Superweeds now resistant to Monsanto Roundup

This makes Monsanto’s GMO Roundup Ready crops virtually useless. Monsanto has, in effect, created monsters. And dented their own business badly as well. Why should farmers spend money on expensive GMO seeds that allow the crops to be sprayed with Roundup when weeds are now resistant.

Obviously weeds would evolve and become resistant, like the fearsome Palmer Amaranth, also known as pigweed.

Pigweed can grow three inches a day and reach seven feet or more, choking out crops; it is so sturdy that it can damage harvesting equipment. In an attempt to kill the pest before it becomes that big, Mr. Anderson and his neighbors are plowing their fields and mixing herbicides into the soil.

That threatens to reverse one of the agricultural advances bolstered by the Roundup revolution: minimum-till farming.

Image from North Carolina State University, who says “It came up out of the cotton fields, the soybean fields and the cornfields.
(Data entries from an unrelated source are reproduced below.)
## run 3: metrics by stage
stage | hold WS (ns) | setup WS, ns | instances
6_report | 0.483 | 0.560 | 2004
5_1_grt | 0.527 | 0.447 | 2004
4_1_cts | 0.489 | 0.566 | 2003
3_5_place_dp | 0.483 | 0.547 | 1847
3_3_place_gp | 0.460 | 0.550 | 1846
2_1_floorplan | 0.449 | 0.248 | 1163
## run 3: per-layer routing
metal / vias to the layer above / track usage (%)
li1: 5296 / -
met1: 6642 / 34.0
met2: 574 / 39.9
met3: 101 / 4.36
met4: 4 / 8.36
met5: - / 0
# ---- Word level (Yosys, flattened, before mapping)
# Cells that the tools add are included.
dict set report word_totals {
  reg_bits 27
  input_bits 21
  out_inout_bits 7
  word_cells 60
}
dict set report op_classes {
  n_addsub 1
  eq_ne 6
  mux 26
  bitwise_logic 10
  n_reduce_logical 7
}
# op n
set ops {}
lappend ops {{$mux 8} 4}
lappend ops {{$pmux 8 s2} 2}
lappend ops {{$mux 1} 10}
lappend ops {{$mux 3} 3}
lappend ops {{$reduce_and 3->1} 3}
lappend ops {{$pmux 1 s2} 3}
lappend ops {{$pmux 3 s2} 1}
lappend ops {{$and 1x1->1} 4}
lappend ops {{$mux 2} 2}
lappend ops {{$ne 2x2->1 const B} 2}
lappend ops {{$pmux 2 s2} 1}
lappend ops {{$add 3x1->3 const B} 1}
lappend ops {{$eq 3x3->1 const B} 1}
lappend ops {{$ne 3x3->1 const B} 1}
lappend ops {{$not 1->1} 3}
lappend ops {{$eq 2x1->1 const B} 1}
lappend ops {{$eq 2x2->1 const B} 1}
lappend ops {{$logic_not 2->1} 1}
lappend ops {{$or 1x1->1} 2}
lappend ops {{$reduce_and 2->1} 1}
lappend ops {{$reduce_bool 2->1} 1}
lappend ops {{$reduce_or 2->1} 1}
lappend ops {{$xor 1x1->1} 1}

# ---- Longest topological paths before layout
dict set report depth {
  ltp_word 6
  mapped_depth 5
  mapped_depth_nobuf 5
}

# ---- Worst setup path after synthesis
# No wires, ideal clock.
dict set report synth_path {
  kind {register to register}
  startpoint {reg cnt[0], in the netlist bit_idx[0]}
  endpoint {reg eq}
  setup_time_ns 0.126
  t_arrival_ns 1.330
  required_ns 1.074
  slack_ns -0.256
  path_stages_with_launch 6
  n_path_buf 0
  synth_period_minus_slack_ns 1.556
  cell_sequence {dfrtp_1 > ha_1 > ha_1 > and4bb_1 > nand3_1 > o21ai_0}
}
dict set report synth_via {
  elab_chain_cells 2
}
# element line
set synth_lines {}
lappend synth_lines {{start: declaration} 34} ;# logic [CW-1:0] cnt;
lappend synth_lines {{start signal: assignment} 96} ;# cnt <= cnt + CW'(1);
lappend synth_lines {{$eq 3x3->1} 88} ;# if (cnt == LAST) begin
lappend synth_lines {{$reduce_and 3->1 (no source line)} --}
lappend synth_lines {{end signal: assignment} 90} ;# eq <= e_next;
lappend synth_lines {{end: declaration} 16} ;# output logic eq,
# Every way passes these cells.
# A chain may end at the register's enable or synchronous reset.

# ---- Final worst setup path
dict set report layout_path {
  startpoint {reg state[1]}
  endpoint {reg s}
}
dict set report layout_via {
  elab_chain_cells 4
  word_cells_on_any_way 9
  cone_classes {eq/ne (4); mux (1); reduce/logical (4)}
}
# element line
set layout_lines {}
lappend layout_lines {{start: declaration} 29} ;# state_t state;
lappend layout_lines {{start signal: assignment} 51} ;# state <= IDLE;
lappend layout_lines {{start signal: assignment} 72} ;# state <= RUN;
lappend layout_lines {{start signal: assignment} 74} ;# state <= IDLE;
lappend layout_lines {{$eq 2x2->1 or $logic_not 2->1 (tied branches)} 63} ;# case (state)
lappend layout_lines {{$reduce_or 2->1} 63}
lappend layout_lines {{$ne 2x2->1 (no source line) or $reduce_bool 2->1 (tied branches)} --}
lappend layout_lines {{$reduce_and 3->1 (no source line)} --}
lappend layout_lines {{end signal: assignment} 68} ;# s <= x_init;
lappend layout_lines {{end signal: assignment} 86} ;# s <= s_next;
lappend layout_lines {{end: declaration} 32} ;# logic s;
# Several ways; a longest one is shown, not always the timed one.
`config.mk`:
```
export PLATFORM = sky130hd
export DESIGN_NAME = strum_judge_ctrl
export DESIGN_NICKNAME = d
export VERILOG_FILES = /design/src/rtl/strum_judge_ctrl.sv
export SDC_FILE = /design/constraint.sdc
export NUM_CORES = 1
export LEC_CHECK = 0
export ABC_AREA = 1
export CORE_ASPECT_RATIO = 1.75
export CORE_MARGIN = 2
export CORE_UTILIZATION = 50
export CTS_CLUSTER_DIAMETER = 40
export DETAILED_ROUTE_END_ITERATION = 10
export PLACE_DENSITY = 0.74
export SYNTH_ARGS = -nofsm -noshare
export SYNTH_HDL_FRONTEND = slang
export SYNTH_SLANG_ARGS = --single-unit
```
`constraint.sdc`:
```
create_clock -name clock -period 12.3 [get_ports clock]
set_clock_uncertainty 0.15 [all_clocks]
set_input_delay 3.69 -clock clock [delete_from_list [all_inputs] [get_ports clock]]
set_output_delay 3.69 -clock clock [all_outputs]
set_load 0.05 [all_outputs]
```
===== src/rtl/decode_exec_reg_pkg.sv =====
// decode_exec_reg_pkg
// Shared core definitions for the decode/execute boundary: opcode constants,
// the bubble encoding, the per-cycle E-register selector and source-usage
// helpers. Every decode/execute file takes these from here instead of
// defining its own copies.
package decode_exec_reg_pkg;

    // Opcode encodings (MIPS primary opcode field)
    localparam logic [5:0] IROP  = 6'h00;
    localparam logic [5:0] IJ    = 6'h02;
    localparam logic [5:0] IADDI = 6'h08;
    localparam logic [5:0] IORI  = 6'h0D;
    localparam logic [5:0] ILW   = 6'h23;
    localparam logic [5:0] ISW   = 6'h2B;

    // A bubble is an R-type with funct 0 and no destination, i.e. a NOP.
    localparam logic [5:0] BUBBLE_OP    = IROP;
    localparam logic [5:0] BUBBLE_FUNCT = 6'h00;

    // What the E register captures on the next edge.
    typedef enum logic {
        E_LOAD   = 1'b0,
        E_BUBBLE = 1'b1
    } eSel_t;

    // rs feeds the ALU or address for everything except a jump.
    function automatic logic usesRs(input logic [5:0] op);
        return op != IJ;
    endfunction

    // rt is a true source only for R-type and store data.
    function automatic logic usesRt(input logic [5:0] op);
        return (op == IROP) || (op == ISW);
    endfunction

endpackage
It grew tall, gobbling up field after field. It was unbeatable; nothing could stop it. No one had ever seen anything like it. It was ”¦ glyphosate-resistant Palmer amaranth.

One comment

  1. Pigweed is a generic term for a number of amaranth-related weeds. I don’t know if the pigweed we get is Roundup resistant it not– we don’t use herbicides. I DO know that it’s nutiritious (and young shoots can be added to a salad) and goats love it. Cut it below the soil line and toss it to your livestock.

    Oh, wait– mega-farms don’t mix crops and livestock, hence their reliance on fossil fuel fertilizers.